═══ Supplied material ═══

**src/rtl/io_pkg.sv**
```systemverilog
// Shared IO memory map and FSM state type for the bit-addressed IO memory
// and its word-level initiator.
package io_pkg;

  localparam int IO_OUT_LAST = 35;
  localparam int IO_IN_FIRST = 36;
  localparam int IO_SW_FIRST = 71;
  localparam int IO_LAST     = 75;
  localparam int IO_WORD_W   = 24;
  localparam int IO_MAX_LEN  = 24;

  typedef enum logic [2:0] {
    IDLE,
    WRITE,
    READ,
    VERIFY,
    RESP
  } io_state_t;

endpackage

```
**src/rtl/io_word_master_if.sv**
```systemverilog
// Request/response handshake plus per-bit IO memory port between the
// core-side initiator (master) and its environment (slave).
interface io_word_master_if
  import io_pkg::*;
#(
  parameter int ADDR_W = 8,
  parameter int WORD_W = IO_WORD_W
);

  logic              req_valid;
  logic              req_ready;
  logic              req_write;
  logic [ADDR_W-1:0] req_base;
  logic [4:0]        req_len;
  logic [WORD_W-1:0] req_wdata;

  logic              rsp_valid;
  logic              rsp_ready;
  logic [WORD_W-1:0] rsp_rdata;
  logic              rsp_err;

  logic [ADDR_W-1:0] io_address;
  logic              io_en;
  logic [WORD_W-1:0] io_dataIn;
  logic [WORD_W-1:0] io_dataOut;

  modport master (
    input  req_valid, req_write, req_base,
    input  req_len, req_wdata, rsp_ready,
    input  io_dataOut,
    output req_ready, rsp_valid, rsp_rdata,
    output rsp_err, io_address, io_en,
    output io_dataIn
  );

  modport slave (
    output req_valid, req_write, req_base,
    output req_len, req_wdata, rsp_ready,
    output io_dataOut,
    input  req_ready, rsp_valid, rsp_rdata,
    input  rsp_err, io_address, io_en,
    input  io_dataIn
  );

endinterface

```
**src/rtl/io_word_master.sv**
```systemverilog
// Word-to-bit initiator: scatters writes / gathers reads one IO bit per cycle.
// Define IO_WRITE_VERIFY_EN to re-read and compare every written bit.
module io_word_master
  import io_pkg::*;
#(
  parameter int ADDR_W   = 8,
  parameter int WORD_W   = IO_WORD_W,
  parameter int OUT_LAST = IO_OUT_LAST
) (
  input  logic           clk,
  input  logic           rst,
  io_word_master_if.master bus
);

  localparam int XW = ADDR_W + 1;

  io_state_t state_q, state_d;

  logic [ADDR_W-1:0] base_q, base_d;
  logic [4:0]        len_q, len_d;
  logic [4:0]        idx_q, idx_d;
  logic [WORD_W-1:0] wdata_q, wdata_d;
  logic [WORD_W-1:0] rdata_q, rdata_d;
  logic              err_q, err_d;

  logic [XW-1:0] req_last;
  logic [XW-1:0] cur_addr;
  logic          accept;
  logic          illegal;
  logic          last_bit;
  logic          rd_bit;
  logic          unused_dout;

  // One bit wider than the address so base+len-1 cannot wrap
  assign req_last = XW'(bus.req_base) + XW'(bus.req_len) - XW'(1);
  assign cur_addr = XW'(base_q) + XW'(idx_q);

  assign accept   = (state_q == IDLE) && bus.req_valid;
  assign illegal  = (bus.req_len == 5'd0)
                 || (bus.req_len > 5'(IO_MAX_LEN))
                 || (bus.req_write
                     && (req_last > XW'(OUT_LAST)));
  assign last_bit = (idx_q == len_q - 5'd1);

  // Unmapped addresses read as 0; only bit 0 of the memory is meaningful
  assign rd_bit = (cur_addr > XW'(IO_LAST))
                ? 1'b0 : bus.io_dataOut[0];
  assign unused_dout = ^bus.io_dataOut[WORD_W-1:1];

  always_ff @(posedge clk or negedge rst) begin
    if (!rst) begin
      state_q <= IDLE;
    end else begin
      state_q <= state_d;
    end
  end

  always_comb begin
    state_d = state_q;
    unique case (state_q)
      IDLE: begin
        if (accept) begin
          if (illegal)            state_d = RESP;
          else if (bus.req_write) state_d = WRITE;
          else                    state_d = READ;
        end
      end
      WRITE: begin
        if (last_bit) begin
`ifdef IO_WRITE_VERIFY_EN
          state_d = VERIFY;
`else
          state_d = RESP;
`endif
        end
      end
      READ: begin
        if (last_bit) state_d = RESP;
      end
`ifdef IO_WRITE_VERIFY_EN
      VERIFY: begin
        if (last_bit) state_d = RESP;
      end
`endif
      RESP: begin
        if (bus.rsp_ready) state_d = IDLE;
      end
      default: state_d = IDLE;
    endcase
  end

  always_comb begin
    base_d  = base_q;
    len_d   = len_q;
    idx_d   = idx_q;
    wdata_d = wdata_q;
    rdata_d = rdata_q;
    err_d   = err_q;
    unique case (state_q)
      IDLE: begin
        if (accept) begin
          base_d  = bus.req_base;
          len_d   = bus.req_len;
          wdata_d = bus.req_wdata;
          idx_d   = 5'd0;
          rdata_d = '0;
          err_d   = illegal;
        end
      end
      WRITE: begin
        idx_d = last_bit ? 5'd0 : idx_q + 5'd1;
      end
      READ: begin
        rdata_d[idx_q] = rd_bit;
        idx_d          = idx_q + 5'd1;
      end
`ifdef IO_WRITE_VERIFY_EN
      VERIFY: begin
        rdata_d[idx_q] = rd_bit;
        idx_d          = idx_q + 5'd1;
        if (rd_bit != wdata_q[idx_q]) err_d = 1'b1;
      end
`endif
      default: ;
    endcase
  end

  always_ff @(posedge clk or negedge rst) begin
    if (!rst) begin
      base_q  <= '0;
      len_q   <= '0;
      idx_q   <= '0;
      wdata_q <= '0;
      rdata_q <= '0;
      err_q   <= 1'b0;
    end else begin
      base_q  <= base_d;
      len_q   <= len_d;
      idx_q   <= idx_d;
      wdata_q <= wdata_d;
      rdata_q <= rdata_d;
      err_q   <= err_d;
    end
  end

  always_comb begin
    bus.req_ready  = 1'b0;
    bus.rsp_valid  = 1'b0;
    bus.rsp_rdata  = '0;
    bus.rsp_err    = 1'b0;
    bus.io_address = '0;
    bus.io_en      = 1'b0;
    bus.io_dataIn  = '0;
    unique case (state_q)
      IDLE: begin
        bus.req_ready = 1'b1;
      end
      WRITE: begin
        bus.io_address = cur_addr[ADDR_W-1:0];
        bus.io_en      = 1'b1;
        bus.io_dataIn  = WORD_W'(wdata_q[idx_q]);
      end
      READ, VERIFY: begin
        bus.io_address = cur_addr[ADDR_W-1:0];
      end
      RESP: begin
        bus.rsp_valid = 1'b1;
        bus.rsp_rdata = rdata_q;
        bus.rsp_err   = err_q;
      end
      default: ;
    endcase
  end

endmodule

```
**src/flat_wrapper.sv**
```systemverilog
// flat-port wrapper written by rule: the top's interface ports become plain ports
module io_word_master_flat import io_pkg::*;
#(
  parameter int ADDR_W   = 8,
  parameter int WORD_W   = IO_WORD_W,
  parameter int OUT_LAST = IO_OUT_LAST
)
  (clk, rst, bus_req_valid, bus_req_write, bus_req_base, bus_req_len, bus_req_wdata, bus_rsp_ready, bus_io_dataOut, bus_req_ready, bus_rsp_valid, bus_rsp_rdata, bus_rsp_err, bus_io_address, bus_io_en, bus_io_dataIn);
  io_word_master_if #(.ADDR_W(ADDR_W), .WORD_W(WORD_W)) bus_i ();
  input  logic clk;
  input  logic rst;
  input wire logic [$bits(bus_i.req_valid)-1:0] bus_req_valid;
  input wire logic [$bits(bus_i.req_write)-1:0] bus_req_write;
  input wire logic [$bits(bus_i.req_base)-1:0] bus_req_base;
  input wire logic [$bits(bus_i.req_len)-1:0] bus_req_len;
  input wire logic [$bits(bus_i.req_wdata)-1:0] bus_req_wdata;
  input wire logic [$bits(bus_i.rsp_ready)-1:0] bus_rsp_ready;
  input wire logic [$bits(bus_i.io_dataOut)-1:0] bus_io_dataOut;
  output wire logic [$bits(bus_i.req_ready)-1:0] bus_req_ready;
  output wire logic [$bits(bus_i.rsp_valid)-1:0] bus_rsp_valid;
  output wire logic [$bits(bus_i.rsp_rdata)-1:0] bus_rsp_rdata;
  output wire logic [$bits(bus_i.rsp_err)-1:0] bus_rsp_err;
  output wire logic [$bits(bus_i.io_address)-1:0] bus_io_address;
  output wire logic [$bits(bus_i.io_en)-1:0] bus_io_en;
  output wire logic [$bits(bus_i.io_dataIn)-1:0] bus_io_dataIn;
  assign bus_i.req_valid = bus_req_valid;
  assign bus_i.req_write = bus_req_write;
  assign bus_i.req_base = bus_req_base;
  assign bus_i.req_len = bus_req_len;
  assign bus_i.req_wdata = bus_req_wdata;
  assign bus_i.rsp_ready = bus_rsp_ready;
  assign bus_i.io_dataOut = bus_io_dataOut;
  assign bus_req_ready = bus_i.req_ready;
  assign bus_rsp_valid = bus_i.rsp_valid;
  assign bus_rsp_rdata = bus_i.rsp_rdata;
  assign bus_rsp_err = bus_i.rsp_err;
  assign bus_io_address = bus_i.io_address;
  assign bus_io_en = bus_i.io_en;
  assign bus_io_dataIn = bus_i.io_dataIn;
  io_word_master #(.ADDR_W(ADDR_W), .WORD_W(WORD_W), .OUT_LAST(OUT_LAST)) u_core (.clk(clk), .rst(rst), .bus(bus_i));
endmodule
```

═══
═══ Supplied material ═══

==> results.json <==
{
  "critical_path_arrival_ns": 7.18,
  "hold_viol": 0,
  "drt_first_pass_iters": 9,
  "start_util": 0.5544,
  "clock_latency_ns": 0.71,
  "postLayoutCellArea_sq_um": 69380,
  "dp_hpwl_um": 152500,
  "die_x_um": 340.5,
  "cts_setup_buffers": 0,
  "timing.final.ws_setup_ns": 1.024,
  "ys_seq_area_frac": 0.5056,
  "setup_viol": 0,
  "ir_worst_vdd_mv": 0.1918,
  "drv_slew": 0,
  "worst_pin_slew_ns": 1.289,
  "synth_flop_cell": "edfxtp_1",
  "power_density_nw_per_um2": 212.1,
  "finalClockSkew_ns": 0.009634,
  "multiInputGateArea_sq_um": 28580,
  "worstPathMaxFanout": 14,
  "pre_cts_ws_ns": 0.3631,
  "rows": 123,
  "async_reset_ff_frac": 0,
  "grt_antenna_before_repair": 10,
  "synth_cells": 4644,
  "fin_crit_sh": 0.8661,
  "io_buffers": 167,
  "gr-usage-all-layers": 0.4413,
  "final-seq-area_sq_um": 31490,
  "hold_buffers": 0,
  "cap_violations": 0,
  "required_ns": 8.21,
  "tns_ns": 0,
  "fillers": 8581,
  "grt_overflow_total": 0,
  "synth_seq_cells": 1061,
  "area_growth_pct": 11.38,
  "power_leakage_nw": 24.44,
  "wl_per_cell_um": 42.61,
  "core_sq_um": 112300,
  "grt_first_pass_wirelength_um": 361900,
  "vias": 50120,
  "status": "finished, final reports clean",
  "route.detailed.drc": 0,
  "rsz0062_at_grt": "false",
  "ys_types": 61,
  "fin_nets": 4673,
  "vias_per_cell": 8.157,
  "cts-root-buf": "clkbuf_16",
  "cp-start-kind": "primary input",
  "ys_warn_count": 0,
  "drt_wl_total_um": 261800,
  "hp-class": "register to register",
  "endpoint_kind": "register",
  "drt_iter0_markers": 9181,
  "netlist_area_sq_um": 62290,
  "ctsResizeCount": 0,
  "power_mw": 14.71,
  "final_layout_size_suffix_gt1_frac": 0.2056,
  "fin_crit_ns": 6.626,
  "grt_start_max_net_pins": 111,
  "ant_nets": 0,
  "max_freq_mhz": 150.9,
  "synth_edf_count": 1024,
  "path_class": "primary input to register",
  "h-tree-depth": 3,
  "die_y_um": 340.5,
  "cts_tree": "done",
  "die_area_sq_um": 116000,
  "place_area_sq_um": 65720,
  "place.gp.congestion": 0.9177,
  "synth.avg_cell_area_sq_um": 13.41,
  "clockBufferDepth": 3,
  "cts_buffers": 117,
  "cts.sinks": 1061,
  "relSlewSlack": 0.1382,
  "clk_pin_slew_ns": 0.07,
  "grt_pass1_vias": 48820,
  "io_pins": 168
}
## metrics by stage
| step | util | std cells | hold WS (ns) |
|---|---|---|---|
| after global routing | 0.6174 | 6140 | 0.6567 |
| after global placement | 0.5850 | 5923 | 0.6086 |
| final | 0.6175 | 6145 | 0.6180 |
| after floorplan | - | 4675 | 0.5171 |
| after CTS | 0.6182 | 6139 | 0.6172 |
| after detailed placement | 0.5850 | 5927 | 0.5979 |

═══

* [Required action]
Which lines in the data above contain "detailed"? Show each one.

* [Exercise response]
  "route.detailed.drc": 0,
| after detailed placement | 0.5850 | 5927 | 0.5979 |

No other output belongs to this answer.